**Problem details**
Below are entries; copy exactly the lines from the one with "#!/bin/bash" through the one with "bash standard.sh finish > layout.log 2>&1", both included, and leave out the rest.

Items from a data source
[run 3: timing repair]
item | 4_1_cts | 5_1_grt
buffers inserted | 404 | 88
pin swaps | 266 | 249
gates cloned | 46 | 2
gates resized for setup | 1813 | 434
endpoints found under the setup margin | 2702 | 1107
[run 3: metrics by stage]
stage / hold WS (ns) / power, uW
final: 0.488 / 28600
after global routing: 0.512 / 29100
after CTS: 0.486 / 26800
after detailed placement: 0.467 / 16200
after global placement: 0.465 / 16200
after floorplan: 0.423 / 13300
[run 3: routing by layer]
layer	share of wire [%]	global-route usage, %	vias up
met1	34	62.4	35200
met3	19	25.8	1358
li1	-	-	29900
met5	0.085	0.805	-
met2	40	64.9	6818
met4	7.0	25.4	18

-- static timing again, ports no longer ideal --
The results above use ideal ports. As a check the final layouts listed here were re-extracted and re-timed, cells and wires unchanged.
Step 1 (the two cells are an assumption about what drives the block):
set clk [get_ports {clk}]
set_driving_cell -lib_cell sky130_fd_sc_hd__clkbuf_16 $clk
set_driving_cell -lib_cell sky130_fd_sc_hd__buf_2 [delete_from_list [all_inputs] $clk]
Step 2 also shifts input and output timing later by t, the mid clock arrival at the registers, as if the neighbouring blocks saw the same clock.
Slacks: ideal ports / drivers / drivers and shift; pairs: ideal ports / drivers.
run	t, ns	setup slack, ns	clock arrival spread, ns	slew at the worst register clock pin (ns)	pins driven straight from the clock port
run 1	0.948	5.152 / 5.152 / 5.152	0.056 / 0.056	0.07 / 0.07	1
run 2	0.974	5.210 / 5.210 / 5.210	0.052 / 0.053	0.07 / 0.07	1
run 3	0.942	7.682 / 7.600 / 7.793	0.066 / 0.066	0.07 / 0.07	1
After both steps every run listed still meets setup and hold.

* * *

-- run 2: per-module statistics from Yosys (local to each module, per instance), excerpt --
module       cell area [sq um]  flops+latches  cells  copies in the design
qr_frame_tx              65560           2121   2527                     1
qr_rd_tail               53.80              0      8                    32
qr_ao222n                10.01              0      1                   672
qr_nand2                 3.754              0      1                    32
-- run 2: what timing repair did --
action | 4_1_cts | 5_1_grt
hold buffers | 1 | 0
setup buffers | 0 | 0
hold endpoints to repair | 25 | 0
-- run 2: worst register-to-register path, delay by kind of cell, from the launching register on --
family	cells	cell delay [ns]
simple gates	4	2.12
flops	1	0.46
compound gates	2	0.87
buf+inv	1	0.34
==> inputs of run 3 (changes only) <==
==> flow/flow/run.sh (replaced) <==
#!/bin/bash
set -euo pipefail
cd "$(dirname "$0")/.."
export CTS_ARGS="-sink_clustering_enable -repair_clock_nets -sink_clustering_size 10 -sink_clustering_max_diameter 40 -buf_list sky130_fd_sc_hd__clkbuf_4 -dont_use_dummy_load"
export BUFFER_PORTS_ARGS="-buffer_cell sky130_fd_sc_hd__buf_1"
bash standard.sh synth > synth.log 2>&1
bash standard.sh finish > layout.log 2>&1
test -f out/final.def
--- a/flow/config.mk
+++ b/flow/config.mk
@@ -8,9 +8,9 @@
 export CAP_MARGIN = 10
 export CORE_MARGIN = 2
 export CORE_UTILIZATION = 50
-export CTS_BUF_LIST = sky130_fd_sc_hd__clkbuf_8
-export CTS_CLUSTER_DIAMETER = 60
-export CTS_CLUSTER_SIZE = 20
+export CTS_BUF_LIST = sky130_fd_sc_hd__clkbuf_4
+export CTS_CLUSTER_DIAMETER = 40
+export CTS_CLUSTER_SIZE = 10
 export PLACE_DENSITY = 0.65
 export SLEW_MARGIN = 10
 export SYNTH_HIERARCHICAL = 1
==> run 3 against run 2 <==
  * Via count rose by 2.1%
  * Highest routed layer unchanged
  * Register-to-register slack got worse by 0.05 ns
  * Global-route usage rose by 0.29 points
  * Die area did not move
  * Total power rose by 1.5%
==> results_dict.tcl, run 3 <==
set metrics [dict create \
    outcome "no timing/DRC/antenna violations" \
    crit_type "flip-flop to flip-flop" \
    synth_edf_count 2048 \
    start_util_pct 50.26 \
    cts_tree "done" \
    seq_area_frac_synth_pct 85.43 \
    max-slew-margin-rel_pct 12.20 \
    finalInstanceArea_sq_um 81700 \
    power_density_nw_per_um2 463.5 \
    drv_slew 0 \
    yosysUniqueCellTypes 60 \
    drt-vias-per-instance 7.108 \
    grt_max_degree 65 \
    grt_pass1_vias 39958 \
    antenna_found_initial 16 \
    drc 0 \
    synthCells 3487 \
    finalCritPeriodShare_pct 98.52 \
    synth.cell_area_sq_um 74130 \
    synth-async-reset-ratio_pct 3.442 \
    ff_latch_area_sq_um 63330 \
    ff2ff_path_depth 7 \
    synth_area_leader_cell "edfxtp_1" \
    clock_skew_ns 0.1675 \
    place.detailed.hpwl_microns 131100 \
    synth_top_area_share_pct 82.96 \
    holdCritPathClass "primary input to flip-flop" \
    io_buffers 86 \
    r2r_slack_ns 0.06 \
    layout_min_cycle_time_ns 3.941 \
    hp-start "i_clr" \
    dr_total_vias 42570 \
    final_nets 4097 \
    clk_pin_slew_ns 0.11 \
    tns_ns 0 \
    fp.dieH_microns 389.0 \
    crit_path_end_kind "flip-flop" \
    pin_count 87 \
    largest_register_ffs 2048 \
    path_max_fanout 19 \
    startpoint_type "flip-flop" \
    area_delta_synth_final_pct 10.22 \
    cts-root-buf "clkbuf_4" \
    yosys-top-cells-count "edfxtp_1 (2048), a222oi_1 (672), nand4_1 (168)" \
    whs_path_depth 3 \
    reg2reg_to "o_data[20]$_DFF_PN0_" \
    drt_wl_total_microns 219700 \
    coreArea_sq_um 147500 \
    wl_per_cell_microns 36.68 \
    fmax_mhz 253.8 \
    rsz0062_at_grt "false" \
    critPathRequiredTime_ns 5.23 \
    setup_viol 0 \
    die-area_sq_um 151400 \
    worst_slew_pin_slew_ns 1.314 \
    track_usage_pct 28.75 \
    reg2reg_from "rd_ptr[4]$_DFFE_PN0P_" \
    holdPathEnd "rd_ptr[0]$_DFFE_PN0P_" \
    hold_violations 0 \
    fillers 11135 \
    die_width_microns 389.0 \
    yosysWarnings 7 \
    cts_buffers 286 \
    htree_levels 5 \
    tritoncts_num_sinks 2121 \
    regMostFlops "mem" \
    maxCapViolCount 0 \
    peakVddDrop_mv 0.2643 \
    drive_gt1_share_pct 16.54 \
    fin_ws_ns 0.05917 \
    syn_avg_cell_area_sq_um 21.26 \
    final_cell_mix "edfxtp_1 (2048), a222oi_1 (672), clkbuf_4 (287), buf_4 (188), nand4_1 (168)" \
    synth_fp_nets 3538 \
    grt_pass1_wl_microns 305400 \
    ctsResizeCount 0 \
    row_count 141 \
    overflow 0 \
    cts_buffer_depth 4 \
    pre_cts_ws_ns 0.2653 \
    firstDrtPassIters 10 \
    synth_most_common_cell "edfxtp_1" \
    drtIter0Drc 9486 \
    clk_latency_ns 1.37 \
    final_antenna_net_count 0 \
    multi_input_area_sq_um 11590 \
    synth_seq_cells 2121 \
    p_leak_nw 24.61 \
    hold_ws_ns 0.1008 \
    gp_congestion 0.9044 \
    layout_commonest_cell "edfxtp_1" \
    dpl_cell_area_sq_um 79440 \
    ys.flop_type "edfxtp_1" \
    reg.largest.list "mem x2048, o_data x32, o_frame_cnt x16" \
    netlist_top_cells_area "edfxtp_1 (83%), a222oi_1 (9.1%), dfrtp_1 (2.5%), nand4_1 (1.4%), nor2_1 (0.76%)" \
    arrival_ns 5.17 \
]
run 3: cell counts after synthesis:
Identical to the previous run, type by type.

**Reply to the exercise**
#!/bin/bash
set -euo pipefail
cd "$(dirname "$0")/.."
export CTS_ARGS="-sink_clustering_enable -repair_clock_nets -sink_clustering_size 10 -sink_clustering_max_diameter 40 -buf_list sky130_fd_sc_hd__clkbuf_4 -dont_use_dummy_load"
export BUFFER_PORTS_ARGS="-buffer_cell sky130_fd_sc_hd__buf_1"
bash standard.sh synth > synth.log 2>&1
bash standard.sh finish > layout.log 2>&1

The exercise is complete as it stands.